Overview
Glean supports crawling and indexing Salesforce Files, allowing users to find and question file content directly in Glean Search and Assistant. The connector respects all Salesforce permissions, ensuring users can only see the files they are authorized to access.Prerequisites
- Verify the Salesforce admin account has the Query All Files permission.
- Ensure your Salesforce connector is set up per the Salesforce Connector Overview.
Quick Start Checklist
- Authorize the connector with a Salesforce admin account.
- Add
ContentDocument
to the list of objects to crawl. - Enter the custom login domain during setup, if your Salesforce org uses a custom login domain (for example, a sandbox).

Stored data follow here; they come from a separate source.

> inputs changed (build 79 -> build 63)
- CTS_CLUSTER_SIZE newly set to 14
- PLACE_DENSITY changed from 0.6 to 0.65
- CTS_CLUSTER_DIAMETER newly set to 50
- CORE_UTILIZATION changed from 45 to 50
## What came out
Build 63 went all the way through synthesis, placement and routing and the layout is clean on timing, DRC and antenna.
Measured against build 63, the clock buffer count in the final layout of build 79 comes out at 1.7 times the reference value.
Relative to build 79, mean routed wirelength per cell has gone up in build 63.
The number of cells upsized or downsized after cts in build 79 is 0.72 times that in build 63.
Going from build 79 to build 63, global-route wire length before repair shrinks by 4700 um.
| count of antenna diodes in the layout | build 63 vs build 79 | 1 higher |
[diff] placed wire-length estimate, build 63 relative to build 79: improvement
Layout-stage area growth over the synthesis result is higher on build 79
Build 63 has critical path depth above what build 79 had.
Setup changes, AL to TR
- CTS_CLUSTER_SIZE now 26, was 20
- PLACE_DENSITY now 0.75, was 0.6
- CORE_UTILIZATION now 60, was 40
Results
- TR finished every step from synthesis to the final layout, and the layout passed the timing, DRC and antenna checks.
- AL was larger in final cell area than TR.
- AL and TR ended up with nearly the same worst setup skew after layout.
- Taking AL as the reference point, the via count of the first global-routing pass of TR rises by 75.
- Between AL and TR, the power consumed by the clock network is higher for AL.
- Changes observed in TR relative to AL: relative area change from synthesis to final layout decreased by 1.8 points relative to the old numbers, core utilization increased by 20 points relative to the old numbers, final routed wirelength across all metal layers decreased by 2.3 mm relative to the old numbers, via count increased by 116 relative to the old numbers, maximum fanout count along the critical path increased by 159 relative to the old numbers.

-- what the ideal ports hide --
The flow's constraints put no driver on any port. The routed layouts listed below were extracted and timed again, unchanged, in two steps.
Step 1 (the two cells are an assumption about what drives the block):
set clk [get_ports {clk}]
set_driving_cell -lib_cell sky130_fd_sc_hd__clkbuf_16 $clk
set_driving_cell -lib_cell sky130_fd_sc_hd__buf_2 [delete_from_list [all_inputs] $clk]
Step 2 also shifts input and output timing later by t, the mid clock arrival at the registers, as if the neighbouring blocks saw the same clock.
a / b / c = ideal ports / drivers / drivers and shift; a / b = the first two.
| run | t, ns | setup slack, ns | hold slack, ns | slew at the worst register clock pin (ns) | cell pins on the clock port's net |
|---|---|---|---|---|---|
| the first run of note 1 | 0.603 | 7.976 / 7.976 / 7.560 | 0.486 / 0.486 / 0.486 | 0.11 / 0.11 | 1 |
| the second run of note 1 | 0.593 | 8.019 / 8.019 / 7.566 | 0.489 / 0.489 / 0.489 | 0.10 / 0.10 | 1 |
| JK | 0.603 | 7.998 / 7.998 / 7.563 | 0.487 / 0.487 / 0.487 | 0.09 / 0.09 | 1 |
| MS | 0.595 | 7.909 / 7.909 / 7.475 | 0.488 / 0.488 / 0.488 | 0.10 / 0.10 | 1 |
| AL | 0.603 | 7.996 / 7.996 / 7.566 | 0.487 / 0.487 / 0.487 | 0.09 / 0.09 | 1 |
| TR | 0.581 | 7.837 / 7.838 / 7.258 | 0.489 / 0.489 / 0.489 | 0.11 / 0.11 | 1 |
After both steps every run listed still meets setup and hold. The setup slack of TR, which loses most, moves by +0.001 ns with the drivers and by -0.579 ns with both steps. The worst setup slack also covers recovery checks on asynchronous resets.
From an optimization exercise on the open Yosys and OpenROAD flow, aimed at small area; shortcuts taken in it are not production practice.
Where RTL was checked, it was by simulation tests only, not by an equivalence proof against the original.
Function not checked in run 2: the RTL went through the layout flow alone.
No activity file was given, so power comes from the tool's default toggle rates.

## config.mk

```make
export PLATFORM = sky130hd
export DESIGN_NAME = frame_ctrl_top
export DESIGN_NICKNAME = frame_ctrl_top
export VERILOG_FILES = /design/flow/design.v
export SDC_FILE = /design/flow/constraint.sdc
export NUM_CORES = 4
export LEC_CHECK = 0
export CAP_MARGIN = 20
export CORE_AREA = 2 2 298 238
export DIE_AREA = 0 0 300 240
export SLEW_MARGIN = 20
```

## constraint.sdc

```tcl
create_clock -name core_clock -period 6.0 [get_ports {clk}]
set_input_delay 1.2000 -clock core_clock [delete_from_list [all_inputs] [get_ports {clk}]]
set_output_delay 1.2000 -clock core_clock [all_outputs]
set_load 0.01 [all_outputs]
```

## design.v

```verilog
package frame_ctrl_pkg;
    typedef logic [32-1:0] addr_t;
    typedef logic [7:0] byte_t;
    typedef logic [8*9-1:0] fm_word_t;
    typedef logic [8-1:0] buf_addr_t;
    typedef logic [7:0] frm_idx_t;
    typedef struct packed {
        logic [7:0] rsvd;
        addr_t saddr;
        logic [7:0] tag;
        logic dm_type;  
        logic [23-1:0] btt;
    } dm_cmd_t;
    typedef struct packed {
        logic en;
        buf_addr_t addr;
        fm_word_t data;
    } fm_wr_t;
    typedef enum logic [2:0] {IDLE, LOAD, CORE, SAVE, FINISH} seq_state_e;
    typedef enum logic [1:0] {STOP, CMD, XFER} eng_state_e;
endpackage
`timescale 1ns/1ps
module frame_ctrl_top (
    input  logic                                              clk,
    input  logic                                              rst_n,
    input  logic                                              start,
    input  frame_ctrl_pkg::frm_idx_t                          frm_index,
    input  frame_ctrl_pkg::addr_t                             dma_addr,
    output logic                                              mm2s_cmd_valid,
    input  logic                                              mm2s_cmd_ready,
    output logic [71:0]                                       mm2s_cmd,
    input  logic                                              s_tvalid,
    output logic                                              s_tready,
    input  frame_ctrl_pkg::byte_t                             s_tdata,
    input  logic                                              s_tlast,
    output logic                                              s2mm_cmd_valid,
    input  logic                                              s2mm_cmd_ready,
    output logic [71:0]                                       s2mm_cmd,
    output logic                                              m_tvalid,
    input  logic                                              m_tready,
    output frame_ctrl_pkg::byte_t                             m_tdata,
    output logic                                              m_tkeep,
    output logic                                              m_tlast,
    output logic                                              core_valid,
    input  logic                                              core_finish,
    output logic [3*(8+8*9+1)-1:0] fm_wr,
    output logic [4*8-1:0]                 fm_rd_addr,
    input  logic [4*8*9-1:0]           fm_dout,
    output logic                                              irq
);
    localparam logic [3:0] S_IDLE  = 4'd0;
    localparam logic [3:0] S_GO    = 4'd1;   
    localparam logic [3:0] S_LCMD  = 4'd2;
    localparam logic [3:0] S_LXFER = 4'd3;
    localparam logic [3:0] S_CV    = 4'd4;   
    localparam logic [3:0] S_CW    = 4'd5;
    localparam logic [3:0] S_SGO   = 4'd6;
    localparam logic [3:0] S_SCMD  = 4'd7;
    localparam logic [3:0] S_SXFER = 4'd8;
    localparam logic [3:0] S_SDONE = 4'd9;
    localparam logic [3:0] S_FIN   = 4'd10;  
    logic [3:0] st, st_nx;
    logic lx, sx, beat;
    logic [8:0] bv;
    logic [4:0] w;
    logic       bz;
    logic [31:0] da;
    logic [7:0]  fi;
    logic [15:0] ahi;
    logic [7:0] sl [0:2][0:7];
    assign lx = (st == S_LXFER);
    assign sx = (st == S_SXFER);
    assign bz = (bv == 9'd0);
    assign mm2s_cmd_valid = (st == S_LCMD);
    assign s_tready       = lx;
    assign core_valid     = (st == S_CV);
    assign s2mm_cmd_valid = (st == S_SCMD);
    assign irq            = (st == S_FIN);
    assign m_tvalid       = sx && !bz;
    assign beat = s_tvalid && lx;
    always_comb begin
        st_nx = st;
        case (st)
            S_IDLE:  if (start) st_nx = S_GO;
            S_GO:    st_nx = S_LCMD;
            S_LCMD:  if (mm2s_cmd_ready) st_nx = S_LXFER;
            S_LXFER: if (s_tvalid && s_tlast) st_nx = S_CV;
            S_CV,
            S_CW:    st_nx = core_finish ? S_SGO : S_CW;
            S_SGO:   st_nx = S_SCMD;
            S_SCMD:  if (s2mm_cmd_ready) st_nx = S_SXFER;
            S_SXFER: if (m_tvalid && m_tready && m_tlast) st_nx = S_SDONE;
            S_SDONE: st_nx = S_FIN;
            default: st_nx = S_IDLE;
        endcase
    end
    always_ff @(posedge clk or negedge rst_n) begin
        if (!rst_n) st <= S_IDLE;
        else        st <= st_nx;
    end
    always_ff @(posedge clk) begin
        if (st == S_GO) da <= dma_addr;
    end
    assign fi = sl[0][0];
    logic [11:0] lo_sum;
    logic [4:0]  hi_inc;
    always_comb begin
        lo_sum = {1'b0, da[26:16]} + {2'd0, fi, 2'b00} + {3'd0, fi, 1'b0};
        hi_inc = da[31:27] + 1'b1;
        ahi = {lo_sum[11] ? hi_inc : da[31:27], lo_sum[10:0]};
    end
    assign mm2s_cmd = {8'h00, ahi, da[15:0], 8'h00, 1'b0, 23'(100)};
    assign s2mm_cmd = {8'h00, ahi, da[15:0], 8'h00, 1'b0, 23'(288)};
    always_ff @(posedge clk or negedge rst_n) begin
        if (!rst_n) begin
            bv <= '0;
            w  <= '0;
        end else if (lx) begin
            if (s_tvalid) begin
                if (s_tlast) begin
                    bv <= '0;
                    w  <= '0;
                end else if (w[2:1] == 2'd2) begin
                    w[2:1] <= 2'd0;
                    bv     <= bz ? 9'd1 : (bv[7] ? 9'd0 : {bv[7:0], 1'b0});
                    if (bv[7]) w[4:3] <= w[4:3] + 1'b1;
                end else begin
                    w[2:1] <= w[2:1] + 1'b1;
                end
            end
        end else if (bz) begin
            if (sx) bv <= 9'd1;
        end else if (m_tready) begin
            bv <= {bv[7:0], 1'b0};
            if (bv[8]) w <= w + 1'b1;
        end
    end
    logic [3:0] lcol;    
    logic [8:0] lslot;   
    always_comb begin
        for (int j = 0; j < 3; j++) lcol[j] = (w[2:1] == 2'(j));
        lcol[3] = 1'b0;
        lslot = {bv[7:0], bz};
    end
    for (genvar j = 0; j < 3; j++) begin : g_col
        for (genvar i = 0; i < 8; i++) begin : g_slot
            if (i == 0 && j == 0) begin : g_cfg
                always_ff @(posedge clk) begin
                    if (st == S_GO)                     sl[j][i] <= frm_index;
                    else if (st == S_CV)                sl[j][i] <= 8'(17);
                    else if (beat && lcol[j] && lslot[i]) sl[j][i] <= s_tdata;
                end
            end else if (i < 6) begin : g_plain
                always_ff @(posedge clk) begin
                    if (beat && lcol[j] && lslot[i]) sl[j][i] <= s_tdata;
                end
            end else begin : g_clr
                always_ff @(posedge clk) begin
                    if (beat && lcol[j] && (lslot[i] || lslot[8]))
                        sl[j][i] <= lslot[8] ? 8'h00 : s_tdata;
                end
            end
        end
    end
    logic [7:0] low_byte, p6_0;
    assign low_byte = s_tlast ? 8'h00 : s_tdata;
    assign p6_0     = sl[0][6] | (s_tlast ? s_tdata : 8'h00);
    assign fm_wr[80]      = beat && ((lcol[0] && lslot[8]) || s_tlast);
    assign fm_wr[79:72]   = {6'd0, w[4:3]};
    assign fm_wr[71:0]    = {sl[0][0], sl[0][1], sl[0][2], sl[0][3], sl[0][4], sl[0][5],
                             p6_0, sl[0][7], low_byte};
    assign fm_wr[161]     = beat && ((lcol[1] && lslot[8]) || s_tlast);
    assign fm_wr[160:153] = {6'd0, w[4:3]};
    assign fm_wr[152:81]  = {sl[1][0], sl[1][1], sl[1][2], sl[1][3], sl[1][4], sl[1][5],
                             sl[1][6], sl[1][7], low_byte};
    assign fm_wr[242]     = beat && ((lcol[2] && lslot[8]) || s_tlast);
    assign fm_wr[241:234] = {6'd0, w[4:3]};
    assign fm_wr[233:162] = {sl[2][0], sl[2][1], sl[2][2], sl[2][3], sl[2][4], sl[2][5],
                             sl[2][6], sl[2][7], low_byte};
    assign m_tlast = bv[8] && (w == 5'd31);
    assign m_tkeep = 1'b1;
    logic [3:0] scol;
    logic [7:0] cbyte [0:3];
    always_comb begin
        for (int c = 0; c < 4; c++) scol[c] = (w[2:1] == 2'(c));
        for (int c = 0; c < 4; c++) begin
            cbyte[c] = '0;
            for (int i = 0; i < 9; i++)
                cbyte[c] = cbyte[c] | ({8{bv[i]}} & fm_dout[72*c + 8*(8-i) +: 8]);
        end
        m_tdata = cbyte[w[2:1]];
    end
    assign fm_rd_addr = {4{5'd0, w[4:3], w[0]}};
endmodule
```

- Validate the setup by searching for a known file in Glean after the crawl is complete.
How it Works
The Glean connector crawls Salesforce Files, which are represented by the ContentDocument object. This process follows the connector’s standard crawl behavior and limits.What Gets Indexed
- Object:
ContentDocument
. Glean fetches file content through the related ContentVersion record. - File Types (default): PDF, DOCX, TXT, and HTML.
- File Size: Files up to 64 MB are fully indexed for search. Files larger than 64 MB are indexed by their metadata only.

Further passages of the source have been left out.